Werner Genuit (3 June 1937 – 3 January 1997) was a German classical pianist, composer and teacher.

==Career==
Born in Wuppertal, Genuit was first trained to be a baker. He then studied the piano at the Nordwestdeutsche Musikakademie, now the Hochschule für Musik Detmold, with Hans Richter-Haaser, and in Geneva with Louis Hiltbrand, where he graduated with a "Premier Prix à L'Unanimité".

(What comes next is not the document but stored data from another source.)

File: src/core/tsm_core.sv
// thermometer/thermostat core: axi4-lite registers, modes, trip logic
`timescale 1ns/1ps
module tsm_core
  import tsm_pkg::*;
#(
  parameter longint NV_CYCLES = NV_WRITE_CYCLES
)(
  // clock and reset
  input wire logic aclk,
  input wire logic aresetn,
  input wire logic ce,
  // axi4-lite write address and data
  input wire logic [4:0] s_axi_awaddr,
  input wire logic s_axi_awvalid,
  output logic s_axi_awready,
  input wire logic [31:0] s_axi_wdata,
  input wire logic [3:0] s_axi_wstrb,
  input wire logic s_axi_wvalid,
  output logic s_axi_wready,
  // axi4-lite write response
  output logic [1:0] s_axi_bresp,
  output logic s_axi_bvalid,
  input wire logic s_axi_bready,
  // axi4-lite read
  input wire logic [4:0] s_axi_araddr,
  input wire logic s_axi_arvalid,
  output logic s_axi_arready,
  output logic [31:0] s_axi_rdata,
  output logic [1:0] s_axi_rresp,
  output logic s_axi_rvalid,
  input wire logic s_axi_rready,
  // oscillators and supply sense
  input wire logic lo_tc_osc,
  input wire logic hi_tc_osc,
  input wire logic supply_low,
  // open-drain data pin and bus-side pull request
  input wire logic dq_in,
  output logic dq_out,
  output logic dq_oe,
  input wire logic bus_pull_low
);
  logic [3:0] sync1_reg;
  logic [3:0] sync2_reg;
  logic [3:0] sync3_reg;
  logic [3:0] pins_in;
  logic lo_tick, hi_tick, dq_fall;
  logic aw_held_reg, w_held_reg;
  logic [4:0] aw_addr_reg;
  logic [31:0] w_data_reg;
  logic [3:0] w_strb_reg;
  logic wr_fire, start_pulse, stop_pulse, nv_req;
  logic [1:0] nv_sel;
  logic [7:0] high_trip_point, low_trip_point;
  logic [2:0] cfg_bits;
  logic nonvolatile_write_busy;
  logic meas_busy, meas_done, meas_start;
  logic [7:0] meas_temp;
  logic [8:0] count_remain, slope_value;
  logic [7:0] result_reg;
  logic run_reg, done_reg, thermostat_reg, power_up_reg, therm_active_reg;
  logic high_limit_flag = 1'b0;
  logic low_limit_flag = 1'b0;
  logic [4:0] pulse_cnt_reg;
  logic output_active_level, single_conversion_select;

  assign pins_in = {supply_low, dq_in, hi_tc_osc, lo_tc_osc};
  assign output_active_level = cfg_bits[CFG_POL];
  assign single_conversion_select = cfg_bits[CFG_SINGLE];

  ////////////////////////////////////////////////////////////////////////
  // two-flop synchronisers, then one more stage for edge detection
  genvar gi;
  generate
    for (gi = 0; gi < 4; gi++)
    begin : g_sync
      always_ff @(posedge aclk)
      begin
        if (!aresetn)
        begin
          sync1_reg[gi] <= 1'b0;
          sync2_reg[gi] <= 1'b0;
          sync3_reg[gi] <= 1'b0;
        end
        else if (ce)
        begin
          sync1_reg[gi] <= pins_in[gi];
          sync2_reg[gi] <= sync1_reg[gi];
          sync3_reg[gi] <= sync2_reg[gi];
        end
      end
    end
  endgenerate

  assign lo_tick = sync2_reg[0] && !sync3_reg[0];
  assign hi_tick = sync2_reg[1] && !sync3_reg[1];
  assign dq_fall = !sync2_reg[2] && sync3_reg[2];

  ////////////////////////////////////////////////////////////////////////
  // axi4-lite write channel: address and data taken in either order
  assign wr_fire = aw_held_reg && w_held_reg && !s_axi_bvalid;

  always_ff @(posedge aclk)
  begin
    if (!aresetn)
    begin
      aw_held_reg <= 1'b0;
      w_held_reg <= 1'b0;
      aw_addr_reg <= 5'h00;
      w_data_reg <= 32'h0000_0000;
      w_strb_reg <= 4'h0;
      s_axi_awready <= 1'b0;
      s_axi_wready <= 1'b0;
      s_axi_bvalid <= 1'b0;
    end
    else if (ce)
    begin
      s_axi_awready <= !aw_held_reg && !s_axi_awready && !s_axi_bvalid;
      s_axi_wready <= !w_held_reg && !s_axi_wready && !s_axi_bvalid;
      if (s_axi_awvalid && s_axi_awready)
      begin
        aw_held_reg <= 1'b1;
        aw_addr_reg <= s_axi_awaddr;
        s_axi_awready <= 1'b0;
      end
      if (s_axi_wvalid && s_axi_wready)
      begin
        w_held_reg <= 1'b1;
        w_data_reg <= s_axi_wdata;
        w_strb_reg <= s_axi_wstrb;
        s_axi_wready <= 1'b0;
      end
      if (wr_fire)
      begin
        aw_held_reg <= 1'b0;
        w_held_reg <= 1'b0;
        s_axi_bvalid <= 1'b1;
      end
      else if (s_axi_bvalid && s_axi_bready)
        s_axi_bvalid <= 1'b0;
    end
  end

  assign s_axi_bresp = 2'b00;

  // decode of the write that fires this cycle; byte 0 carries every field
  always_comb
  begin
    start_pulse = 1'b0;
    stop_pulse = 1'b0;
    nv_req = 1'b0;
    nv_sel = NV_HIGH;
    if (wr_fire && w_strb_reg[0])
    begin
      case (aw_addr_reg & 5'h1c)
        OFS_CONTROL:
        begin
          start_pulse = w_data_reg[CTL_START];
          stop_pulse = w_data_reg[CTL_STOP];
        end
        OFS_HIGH_TRIP: nv_req = 1'b1;
        OFS_LOW_TRIP:
        begin
          nv_req = 1'b1;
          nv_sel = NV_LOW;
        end
        OFS_CONFIG:
        begin
          nv_req = 1'b1;
          nv_sel = NV_CFG;
        end
        default: nv_req = 1'b0;
      endcase
    end
  end

  ////////////////////////////////////////////////////////////////////////
  // axi4-lite read channel, one cycle from address to data
  function automatic logic [31:0] read_word(input logic [4:0] addr);
    logic [31:0] v;
    v = 32'h0000_0000;
    case (addr & 5'h1c)
      OFS_STATUS:
      begin
        v[7:0] = result_reg;
        v[STS_BUSY] = nonvolatile_write_busy;
        v[STS_DONE] = done_reg;
        v[STS_MODE] = thermostat_reg;
        v[STS_RUN] = run_reg;
      end
      OFS_HIGH_TRIP: v[7:0] = high_trip_point;
      OFS_LOW_TRIP: v[7:0] = low_trip_point;
      OFS_CONFIG: v[4:0] = {low_limit_flag, high_limit_flag, cfg_bits};
      OFS_COUNTER: v[8:0] = count_remain;
      OFS_SLOPE: v[8:0] = slope_value;
      default: v = 32'h0000_0000;
    endcase
    return v;
  endfunction

  always_ff @(posedge aclk)
  begin
    if (!aresetn)
    begin
      s_axi_arready <= 1'b0;
      s_axi_rvalid <= 1'b0;
      s_axi_rdata <= 32'h0000_0000;
    end
    else if (ce)
    begin
      s_axi_arready <= !s_axi_rvalid && !s_axi_arready;
      if (s_axi_arvalid && s_axi_arready)
      begin
        s_axi_arready <= 1'b0;
        s_axi_rvalid <= 1'b1;
        s_axi_rdata <= read_word(s_axi_araddr);
      end
      else if (s_axi_rvalid && s_axi_rready)
        s_axi_rvalid <= 1'b0;
    end
  end

  assign s_axi_rresp = 2'b00;

  ////////////////////////////////////////////////////////////////////////
  tsm_nv_store #(
    .WRITE_CYCLES(NV_CYCLES)
  ) u_nv (
    .aclk(aclk),
    .aresetn(aresetn),
    .ce(ce),
    .wr_req(nv_req),
    .wr_sel(nv_sel),
    .wr_data(w_data_reg[7:0]),
    .high_trip_point(high_trip_point),
    .low_trip_point(low_trip_point),
    .cfg_bits(cfg_bits),
    .nonvolatile_write_busy(nonvolatile_write_busy)
  );

  assign meas_start = run_reg && !meas_busy && !meas_done;

  tsm_measure u_meas (
    .aclk(aclk),
    .aresetn(aresetn),
    .ce(ce),
    .start(meas_start),
    .lo_tick(lo_tick),
    .hi_tick(hi_tick),
    .busy(meas_busy),
    .done(meas_done),
    .temp(meas_temp),
    .count_remain(count_remain),
    .slope_value(slope_value)
  );

  ////////////////////////////////////////////////////////////////////////
  // mode is caught one clock after reset release, never under reset
  always_ff @(posedge aclk)
  begin
    if (!aresetn)
    begin
      power_up_reg <= 1'b1;
      thermostat_reg <= 1'b0;
      pulse_cnt_reg <= 5'h00;
    end
    else if (ce)
    begin
      power_up_reg <= 1'b0;
      if (power_up_reg)
        thermostat_reg <= cfg_bits[CFG_MODE];
      if (!sync2_reg[3])
        pulse_cnt_reg <= 5'h00;
      else if (dq_fall)
      begin
        // the stored mode bit is left alone; only the running mode flips
        if (pulse_cnt_reg == RESTORE_PULSES - 5'h01)
        begin
          thermostat_reg <= !thermostat_reg;
          pulse_cnt_reg <= 5'h00;
        end
        else
          pulse_cnt_reg <= pulse_cnt_reg + 5'h01;
      end
    end
  end

  // conversion run control
  always_ff @(posedge aclk)
  begin
    if (!aresetn)
    begin
      run_reg <= 1'b0;
      done_reg <= 1'b0;
      result_reg <= TEMP_MIN;
    end
    else if (ce)
    begin
      if (power_up_reg)
        run_reg <= cfg_bits[CFG_MODE];
      else if (thermostat_reg)
        run_reg <= 1'b1;
      else if (stop_pulse)
        run_reg <= 1'b0;
      else if (start_pulse)
        run_reg <= 1'b1;
      else if (meas_done && single_conversion_select)
        run_reg <= 1'b0;
      if (start_pulse)
        done_reg <= 1'b0;
      else if (meas_done && single_conversion_select)
        done_reg <= 1'b1;
      if (meas_done)
        result_reg <= meas_temp;
    end
  end

  // trip flags: hardware set, software clear by writing zero; set wins
  always_ff @(posedge aclk)
  begin
    // flags outlive reset like the rest of storage; reset only blocks updates
    if (ce && aresetn)
    begin
      if (nv_req && nv_sel == NV_CFG && !nonvolatile_write_busy)
      begin
        high_limit_flag <= (meas_done && $signed(meas_temp) >= $signed(high_trip_point))
                           || (high_limit_flag && w_data_reg[CFG_HIFLAG]);
        low_limit_flag <= (meas_done && $signed(meas_temp) <= $signed(low_trip_point))
                          || (low_limit_flag && w_data_reg[CFG_LOFLAG]);
      end
      else if (meas_done)
      begin
        if ($signed(meas_temp) >= $signed(high_trip_point))
          high_limit_flag <= 1'b1;
        if ($signed(meas_temp) <= $signed(low_trip_point))
          low_limit_flag <= 1'b1;
      end
    end
  end

  // thermostat hysteresis, evaluated only on a finished conversion
  always_ff @(posedge aclk)
  begin
    if (!aresetn)
      therm_active_reg <= 1'b0;
    else if (ce && meas_done)
    begin
      if ($signed(meas_temp) > $signed(high_trip_point))
        therm_active_reg <= 1'b1;
      else if ($signed(meas_temp) < $signed(low_trip_point))
        therm_active_reg <= 1'b0;
    end
  end

  // open-drain pin: only ever drives low
  always_ff @(posedge aclk)
  begin
    if (!aresetn)
    begin
      dq_out <= 1'b0;
      dq_oe <= 1'b0;
    end
    else if (ce)
    begin
      dq_out <= 1'b0;
      if (thermostat_reg)
        dq_oe <= (therm_active_reg != output_active_level);
      else
        dq_oe <= bus_pull_low;
    end
  end

  ////////////////////////////////////////////////////////////////////////
  chk_pin_low_only: assert property (@(posedge aclk) disable iff (!aresetn)
    dq_out == 1'b0) else $error("data pin driven high");
  chk_result_on_done: assert property (@(posedge aclk) disable iff (!aresetn)
    meas_done && ce |=> result_reg == $past(meas_temp)) else $error("result not latched");
  chk_result_stable: assert property (@(posedge aclk) disable iff (!aresetn)
    !$past(meas_done) && !$past(power_up_reg) |-> $stable(result_reg))
    else $error("result changed mid conversion");
  chk_therm_sets: assert property (@(posedge aclk) disable iff (!aresetn)
    meas_done && ce && $signed(meas_temp) > $signed(high_trip_point) |=> therm_active_reg)
    else $error("thermostat did not assert");
  chk_therm_holds: assert property (@(posedge aclk) disable iff (!aresetn)
    !$past(meas_done) && !$past(power_up_reg) |-> $stable(therm_active_reg))
    else $error("thermostat changed without conversion");
  chk_pol_output: assert property (@(posedge aclk) disable iff (!aresetn)
    ce && thermostat_reg && !power_up_reg |=> dq_oe == ($past(therm_active_reg)
    != $past(output_active_level))) else $error("wrong pin polarity");
  chk_therm_runs: assert property (@(posedge aclk) disable iff (!aresetn)
    ce && thermostat_reg && !power_up_reg |=> run_reg) else $error("thermostat not converting");
  chk_stop_halts: assert property (@(posedge aclk) disable iff (!aresetn)
    ce && stop_pulse && !thermostat_reg && !power_up_reg |=> !run_reg)
    else $error("stop ignored");
  chk_busy_reports: assert property (@(posedge aclk) disable iff (!aresetn)
    ce && nv_req && !nonvolatile_write_busy |=> nonvolatile_write_busy [*2])
    else $error("busy not reported");
  chk_temp_range: assert property (@(posedge aclk) disable iff (!aresetn)
    $signed(result_reg) >= $signed(TEMP_MIN) && $signed(result_reg) <= $signed(TEMP_MAX))
    else $error("result out of range");
  cov_conversion: cover property (@(posedge aclk) disable iff (!aresetn) meas_done);
  cov_nv_write: cover property (@(posedge aclk) disable iff (!aresetn)
    $fell(nonvolatile_write_busy));
  cov_thermostat: cover property (@(posedge aclk) disable iff (!aresetn)
    thermostat_reg && $rose(therm_active_reg));
  cov_restore: cover property (@(posedge aclk) disable iff (!aresetn) $changed(thermostat_reg)
    && !$past(power_up_reg));
endmodule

He played concerts internationally as a soloist and chamber musician, with partners such as violinists Josef Suk, Tibor Varga and Wanda Wiłkomirska, cellists Anner Bylsma and André Navarra, speaker Hans Clarin, clarinetist Dieter Klöcker, whom he knew from childhood, and his ensemble Consortium Classicum. In 1976, he played the complete works for piano by Richard Wagner for the national congress of the Richard-Wagner-Verband in Nürnberg. He also made two tours through Southern Africa to audience acclaim.
Genuit taught at today's Hochschule für Musik Detmold from 1970 to 1982, and was then professor for piano at the Hochschule für Musik Karlsruhe. The institute named a hall after him. He gave regular master classes in Weikersheim, Trossingen and Curitiba (Brazil).

==Recordings==

Genuit made many recordings for record, broadcast (WDR and SWR) and TV. For the WDR, he recorded for example Alexander Zemlinsky's Clarinet Trio in D minor, Op. 3, with Klöcker (clarinet) and Helmar Stiehler (cello), broadcast again on 1 May 2014. He recorded Clarinet Chamber Music by Ferruccio Busoni with Klöcker and the Consortium Classicum. In 1977, he recorded evening songs and love songs (Abendlieder, Liebeslieder und Romanzen) with soprano Klesie Kelly. tenor Ian Partridge, and instrumental soloists including Hermann Baumann (horn), Klöcker (clarinet), and Karl-Otto Hartmann. He was awarded prizes such as the Premio della Critica Discografico Italiana and the Wiener Flötenuhr for the best interpretation of Mozart's works, among others.